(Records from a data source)

**src/rtl/irqc_pkg.sv**
```systemverilog
package irqc_pkg;

    localparam int GRP_W  = 4;
    localparam int OP_W   = 2;
    localparam int ADDR_W = GRP_W + OP_W;
    localparam int NCTRL  = 8;   // set/clear registers, groups 0..7

    typedef enum logic [GRP_W-1:0] {
        G_CFG0   = 4'd0,
        G_CFG1   = 4'd1,
        G_CFG2   = 4'd2,
        G_MASK   = 4'd3,
        G_WAKE   = 4'd4,
        G_ROUTE  = 4'd5,
        G_SRCSEL = 4'd6,
        G_TEST   = 4'd7,
        G_RISE   = 4'd8,
        G_FALL   = 4'd9,
        G_STAT0  = 4'd10,
        G_STAT1  = 4'd11
    } grp_e;

    typedef enum logic [OP_W-1:0] {
        OP_READ = 2'd0,
        OP_SET  = 2'd1,
        OP_CLR  = 2'd2
    } op_e;

    typedef struct packed {
        logic wr;
        grp_e grp;
        op_e  op;
    } bus_dec_t;

    function automatic logic [ADDR_W-1:0] reg_addr(grp_e g, op_e o);
        return {g, o};
    endfunction

    function automatic bus_dec_t decode(logic [ADDR_W-1:0] a, logic w);
        bus_dec_t d;
        d.wr  = w;
        d.grp = grp_e'(a[ADDR_W-1:OP_W]);
        d.op  = op_e'(a[OP_W-1:0]);
        return d;
    endfunction

    // Trigger mode classification on {cfg2,cfg1,cfg0}
    function automatic logic catches_rise(logic [2:0] m);
        return (m == 3'b001) || (m == 3'b011);
    endfunction

    function automatic logic catches_fall(logic [2:0] m);
        return (m == 3'b010) || (m == 3'b011);
    endfunction

    function automatic logic level_high(logic [2:0] m);
        return m == 3'b101;
    endfunction

    function automatic logic level_low(logic [2:0] m);
        return m == 3'b110;
    endfunction

endpackage

```
**src/rtl/irqc_sync.sv**
```systemverilog
module irqc_sync #(
    parameter int W = 32
) (
    input  logic         clk,
    input  logic         rst,
    input  logic [W-1:0] d,
    output logic [W-1:0] q,
    output logic [W-1:0] q_dly
);
    logic [W-1:0] stage1;

    always_ff @(posedge clk) begin
        if (rst) begin
            stage1 <= '0;
            q      <= '0;
            q_dly  <= '0;
        end else begin
            stage1 <= d;
            q      <= stage1;
            q_dly  <= q;
        end
    end
endmodule

```
**src/rtl/irqc_ctrl_regs.sv**
```systemverilog
module irqc_ctrl_regs
    import irqc_pkg::*;
#(
    parameter int NSRC = 32
) (
    input  logic                       clk,
    input  logic                       rst,
    input  bus_dec_t                   dec,
    input  logic [NSRC-1:0]            wdata,
    output logic [NCTRL-1:0][NSRC-1:0] ctrl_q
);
    for (genvar g = 0; g < NCTRL; g++) begin : g_reg
        logic hit;
        assign hit = dec.wr && (dec.grp == grp_e'(g));

        always_ff @(posedge clk) begin
            if (rst) begin
                ctrl_q[g] <= '0;
            end else if (hit && dec.op == OP_SET) begin
                ctrl_q[g] <= ctrl_q[g] | wdata;
            end else if (hit && dec.op == OP_CLR) begin
                ctrl_q[g] <= ctrl_q[g] & ~wdata;
            end
        end
    end
endmodule

```
**src/rtl/irqc_trigger.sv**
```systemverilog
module irqc_trigger
    import irqc_pkg::*;
#(
    parameter int NSRC = 32
) (
    input  logic            clk,
    input  logic            rst,
    input  logic [NSRC-1:0] lvl,
    input  logic [NSRC-1:0] lvl_dly,
    input  logic [NSRC-1:0] cfg0,
    input  logic [NSRC-1:0] cfg1,
    input  logic [NSRC-1:0] cfg2,
    input  logic [NSRC-1:0] mask,
    input  logic [NSRC-1:0] rise_clr,
    input  logic [NSRC-1:0] fall_clr,
    output logic [NSRC-1:0] rise_cap,
    output logic [NSRC-1:0] fall_cap,
    output logic [NSRC-1:0] pending
);
    for (genvar i = 0; i < NSRC; i++) begin : g_src
        logic [2:0] mode;
        logic       rise_ev, fall_ev;
        logic       rc_q, fc_q;
        logic       active;

        assign mode    = {cfg2[i], cfg1[i], cfg0[i]};
        assign rise_ev = lvl[i] & ~lvl_dly[i];
        assign fall_ev = ~lvl[i] & lvl_dly[i];

        // A new event wins over a clear in the same cycle
        always_ff @(posedge clk) begin
            if (rst) begin
                rc_q <= 1'b0;
                fc_q <= 1'b0;
            end else begin
                rc_q <= (catches_rise(mode) & rise_ev) | (rc_q & ~rise_clr[i]);
                fc_q <= (catches_fall(mode) & fall_ev) | (fc_q & ~fall_clr[i]);
            end
        end

        always_comb begin
            if (catches_rise(mode) || catches_fall(mode))
                active = rc_q | fc_q;
            else if (level_high(mode))
                active = lvl[i];
            else if (level_low(mode))
                active = ~lvl[i];
            else
                active = 1'b0;
        end

        assign rise_cap[i] = rc_q;
        assign fall_cap[i] = fc_q;
        assign pending[i]  = mask[i] & active;
    end
endmodule

```
**src/rtl/irqc_top.sv**
```systemverilog
module irqc_top
    import irqc_pkg::*;
#(
    parameter int NSRC = 32
) (
    input  logic              clk,
    input  logic              rst,
    input  logic [NSRC-1:0]   src_in,
    input  logic [ADDR_W-1:0] addr,
    input  logic              wr_en,
    input  logic [NSRC-1:0]   wr_data,
    output logic [NSRC-1:0]   rd_data,
    output logic              irq_req0,
    output logic              irq_req1,
    output logic              irq_wake
);
    bus_dec_t                   dec;
    logic [NCTRL-1:0][NSRC-1:0] ctrl_q;
    logic [NSRC-1:0]            lvl, lvl_dly;
    logic [NSRC-1:0]            cfg0_q, cfg1_q, cfg2_q, mask_q, wake_q, route_q;
    logic [NSRC-1:0]            rise_clr, fall_clr;
    logic [NSRC-1:0]            rise_cap, fall_cap, pending;
    logic [NSRC-1:0]            stat0, stat1;

    assign dec = decode(addr, wr_en);

    irqc_ctrl_regs #(.NSRC(NSRC)) u_regs (
        .clk    (clk),
        .rst    (rst),
        .dec    (dec),
        .wdata  (wr_data),
        .ctrl_q (ctrl_q)
    );

    assign cfg0_q  = ctrl_q[G_CFG0];
    assign cfg1_q  = ctrl_q[G_CFG1];
    assign cfg2_q  = ctrl_q[G_CFG2];
    assign mask_q  = ctrl_q[G_MASK];
    assign wake_q  = ctrl_q[G_WAKE];
    assign route_q = ctrl_q[G_ROUTE];

    irqc_sync #(.W(NSRC)) u_sync (
        .clk   (clk),
        .rst   (rst),
        .d     (src_in),
        .q     (lvl),
        .q_dly (lvl_dly)
    );

    assign rise_clr = (dec.wr && dec.grp == G_RISE && dec.op == OP_CLR) ? wr_data : '0;
    assign fall_clr = (dec.wr && dec.grp == G_FALL && dec.op == OP_CLR) ? wr_data : '0;

    irqc_trigger #(.NSRC(NSRC)) u_trig (
        .clk      (clk),
        .rst      (rst),
        .lvl      (lvl),
        .lvl_dly  (lvl_dly),
        .cfg0     (cfg0_q),
        .cfg1     (cfg1_q),
        .cfg2     (cfg2_q),
        .mask     (mask_q),
        .rise_clr (rise_clr),
        .fall_clr (fall_clr),
        .rise_cap (rise_cap),
        .fall_cap (fall_cap),
        .pending  (pending)
    );

    assign stat0    = pending & route_q;
    assign stat1    = pending & ~route_q;
    assign irq_req0 = |stat0;
    assign irq_req1 = |stat1;
    assign irq_wake = |(pending & wake_q);

    always_comb begin
        rd_data = '0;
        if (dec.op == OP_READ) begin
            case (dec.grp)
                G_CFG0, G_CFG1, G_CFG2, G_MASK,
                G_WAKE, G_ROUTE, G_SRCSEL, G_TEST: rd_data = ctrl_q[dec.grp[2:0]];
                G_RISE:  rd_data = rise_cap;
                G_FALL:  rd_data = fall_cap;
                G_STAT0: rd_data = stat0;
                G_STAT1: rd_data = stat1;
                default: rd_data = '0;
            endcase
        end
    end
endmodule

```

• [WORK TO BE COMPLETED]:
Copy each line above that contains the string "enum".

• [ANSWER SPACE]:
    typedef enum logic [GRP_W-1:0] {
    typedef enum logic [OP_W-1:0] {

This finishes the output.